A very ingenious method (we learn from a Foreign Journal) of propagating cucumbers for several crops in succession, without sowing them, has beeen lately discovered by Mr. Burton, of Staineshead, Sussex. As soon as there appear several flower-buds on a plant, he bends the second or third joint of a branch below the blossom, fastens it firmly into the ground, and cuts off the capillary point of the plant. The new vegetable speedily takes root, when he separates it from the parent stock. Thus he proceeds with the most vigorous ot his plants; and as each root has to supply only a few fruits with nourishment, he saves both room, labour, and time, while this process enables him to procure a constant succession of cucumbers for eight, twelve, and more months, from one sort, which is not so liable to degenerate, as if were raised from a variety of seeds.

Cucumbers are a salubrious, cooling fruit, and may be safely allowed to consumptive patients; as they sweeten acrid humours, and at the same time are gently laxative; but, being in a considerable degree acescent, and sometimes attended with flatulency and diarrhœa, such effects may be prevented, by eating them in great moderation; or with the addition of vinegar and pepper, which counteract their natural coldness. If properly pickled (without colouring them with that poisonous metal, copper; or rendering them too acrid with stimulant spices), they gre an excellent antiseptic; yet we consider them highly improper, either for children or wet-nurses.

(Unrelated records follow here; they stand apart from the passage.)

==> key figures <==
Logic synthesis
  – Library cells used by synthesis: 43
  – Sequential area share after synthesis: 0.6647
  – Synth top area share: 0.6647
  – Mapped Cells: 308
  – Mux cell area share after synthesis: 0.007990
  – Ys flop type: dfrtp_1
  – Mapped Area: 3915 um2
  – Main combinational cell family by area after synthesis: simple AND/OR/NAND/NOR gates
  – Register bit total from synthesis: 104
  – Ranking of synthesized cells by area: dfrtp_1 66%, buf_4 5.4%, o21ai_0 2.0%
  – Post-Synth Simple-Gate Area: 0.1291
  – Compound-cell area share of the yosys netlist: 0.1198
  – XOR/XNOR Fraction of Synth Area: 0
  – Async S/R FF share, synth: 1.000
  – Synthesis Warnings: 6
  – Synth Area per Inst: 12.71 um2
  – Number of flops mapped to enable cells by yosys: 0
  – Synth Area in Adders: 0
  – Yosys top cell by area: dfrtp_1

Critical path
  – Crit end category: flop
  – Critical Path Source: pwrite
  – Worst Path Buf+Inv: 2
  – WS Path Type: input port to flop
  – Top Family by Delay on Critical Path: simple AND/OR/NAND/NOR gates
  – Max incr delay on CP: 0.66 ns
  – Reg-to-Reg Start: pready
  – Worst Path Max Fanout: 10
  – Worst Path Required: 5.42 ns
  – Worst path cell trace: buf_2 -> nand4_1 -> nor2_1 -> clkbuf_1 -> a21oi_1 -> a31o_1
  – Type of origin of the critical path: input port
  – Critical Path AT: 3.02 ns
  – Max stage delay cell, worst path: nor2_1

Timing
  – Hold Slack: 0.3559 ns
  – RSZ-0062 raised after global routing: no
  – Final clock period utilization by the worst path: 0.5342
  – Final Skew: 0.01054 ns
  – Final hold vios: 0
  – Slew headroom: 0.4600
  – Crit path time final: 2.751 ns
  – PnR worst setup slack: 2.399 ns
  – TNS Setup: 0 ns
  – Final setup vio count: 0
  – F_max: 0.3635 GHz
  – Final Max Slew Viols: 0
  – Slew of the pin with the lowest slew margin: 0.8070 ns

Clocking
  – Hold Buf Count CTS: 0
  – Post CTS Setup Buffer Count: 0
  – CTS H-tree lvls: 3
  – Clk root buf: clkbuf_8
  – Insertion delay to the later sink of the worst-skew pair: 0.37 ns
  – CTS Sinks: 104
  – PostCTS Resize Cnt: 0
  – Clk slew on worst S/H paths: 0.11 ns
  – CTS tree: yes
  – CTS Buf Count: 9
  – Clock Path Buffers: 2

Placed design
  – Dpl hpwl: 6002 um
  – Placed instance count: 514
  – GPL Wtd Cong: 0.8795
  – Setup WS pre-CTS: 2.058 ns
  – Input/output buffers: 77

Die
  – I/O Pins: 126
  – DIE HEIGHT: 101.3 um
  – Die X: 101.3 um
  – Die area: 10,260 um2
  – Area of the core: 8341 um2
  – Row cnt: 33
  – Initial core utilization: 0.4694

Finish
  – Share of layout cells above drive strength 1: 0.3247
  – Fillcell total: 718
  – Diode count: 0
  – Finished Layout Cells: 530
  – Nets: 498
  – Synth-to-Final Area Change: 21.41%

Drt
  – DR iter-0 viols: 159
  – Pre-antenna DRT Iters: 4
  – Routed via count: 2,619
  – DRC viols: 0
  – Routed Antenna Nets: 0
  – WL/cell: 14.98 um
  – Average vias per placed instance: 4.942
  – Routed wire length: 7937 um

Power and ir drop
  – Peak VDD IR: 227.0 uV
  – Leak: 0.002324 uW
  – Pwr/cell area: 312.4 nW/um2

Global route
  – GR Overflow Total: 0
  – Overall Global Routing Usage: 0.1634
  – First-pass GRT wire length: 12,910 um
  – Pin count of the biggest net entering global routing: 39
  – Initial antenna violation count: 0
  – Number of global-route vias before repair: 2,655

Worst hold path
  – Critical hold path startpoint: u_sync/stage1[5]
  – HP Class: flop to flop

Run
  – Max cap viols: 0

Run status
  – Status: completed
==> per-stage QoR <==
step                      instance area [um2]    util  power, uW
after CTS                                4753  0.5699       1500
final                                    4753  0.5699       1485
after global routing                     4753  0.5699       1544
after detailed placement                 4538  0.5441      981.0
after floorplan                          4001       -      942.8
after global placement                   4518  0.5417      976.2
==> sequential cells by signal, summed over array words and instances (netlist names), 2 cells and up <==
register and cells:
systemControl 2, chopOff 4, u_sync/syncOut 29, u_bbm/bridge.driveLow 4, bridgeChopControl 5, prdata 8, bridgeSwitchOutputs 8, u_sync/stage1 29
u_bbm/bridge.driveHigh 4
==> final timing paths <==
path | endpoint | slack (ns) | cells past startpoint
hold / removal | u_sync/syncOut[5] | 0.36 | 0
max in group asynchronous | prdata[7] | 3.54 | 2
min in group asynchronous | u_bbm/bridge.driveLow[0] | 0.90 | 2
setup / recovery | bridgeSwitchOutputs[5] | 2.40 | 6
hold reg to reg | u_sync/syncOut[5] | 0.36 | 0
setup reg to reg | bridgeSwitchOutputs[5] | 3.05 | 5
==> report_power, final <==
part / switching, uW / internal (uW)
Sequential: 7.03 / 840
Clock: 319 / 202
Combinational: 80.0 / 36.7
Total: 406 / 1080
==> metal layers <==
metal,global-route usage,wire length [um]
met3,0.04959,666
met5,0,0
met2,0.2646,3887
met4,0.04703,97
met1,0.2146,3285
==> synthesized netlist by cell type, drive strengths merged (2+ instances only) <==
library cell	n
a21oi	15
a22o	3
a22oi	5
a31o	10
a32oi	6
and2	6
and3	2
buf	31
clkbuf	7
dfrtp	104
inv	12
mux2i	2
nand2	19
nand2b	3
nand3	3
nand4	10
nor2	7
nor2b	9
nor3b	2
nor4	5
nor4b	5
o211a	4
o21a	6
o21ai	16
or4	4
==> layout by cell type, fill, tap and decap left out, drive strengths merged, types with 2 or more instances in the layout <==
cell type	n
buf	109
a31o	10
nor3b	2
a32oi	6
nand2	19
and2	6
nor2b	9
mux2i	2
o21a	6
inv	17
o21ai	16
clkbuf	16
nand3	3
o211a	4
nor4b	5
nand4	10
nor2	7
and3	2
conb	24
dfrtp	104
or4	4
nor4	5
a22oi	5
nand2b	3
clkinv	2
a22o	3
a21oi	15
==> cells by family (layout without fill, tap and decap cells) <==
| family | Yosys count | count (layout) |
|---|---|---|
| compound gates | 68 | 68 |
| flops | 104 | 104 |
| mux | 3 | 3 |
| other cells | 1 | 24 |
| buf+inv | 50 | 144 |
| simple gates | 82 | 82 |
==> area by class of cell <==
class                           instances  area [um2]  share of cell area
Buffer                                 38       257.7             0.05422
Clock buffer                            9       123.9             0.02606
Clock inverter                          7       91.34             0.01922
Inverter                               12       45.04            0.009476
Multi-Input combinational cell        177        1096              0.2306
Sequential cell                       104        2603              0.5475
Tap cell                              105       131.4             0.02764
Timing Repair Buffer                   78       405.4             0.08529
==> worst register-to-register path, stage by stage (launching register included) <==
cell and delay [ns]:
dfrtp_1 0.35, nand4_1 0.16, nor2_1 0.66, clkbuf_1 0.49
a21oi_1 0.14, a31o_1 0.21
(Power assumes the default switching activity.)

2. The Colocynthis, Coloquintida, or Bitter Apple, which grows in Syria, and also in the island of Crete. It produces a yellow fruit, of the size of an orange, and resembling a gourd, the shell or outside of which contains a very light, while, spongy pulp, interspersed with flattish seeds. This pulp, when dried and pulverized, is one of the most violent purgatives: and though it is frequently employed for that purpose, we cannot but caution the reader against its use, which is sometimes attended with bloody stools, colics, convulsions, and ulcers in the bowels. As we are possessed of numerous native plants of similar and much milder virtues, there appears to be no necessity for employing this exotic.

Cudbear: See Orchal.

CUDWEED, or Gnaphalium, L. a genus of plants, comprising 72 species, of which the following are the principal:

1. The Germanicum, or Common Cudweed, an annual indigenous plant, winch grows in barren meadows, pastures, and road-sides; and produces yellowish flowers, which blow in the month of July or August.—This plant is desiccative, and astringent; it is said to be of great service in dysenteries and hemorrhages of every kind. A decoction of it in small beer, is frequently given by the lower class of people for quinsies, in the cure of which complaint it has been found very efficacious.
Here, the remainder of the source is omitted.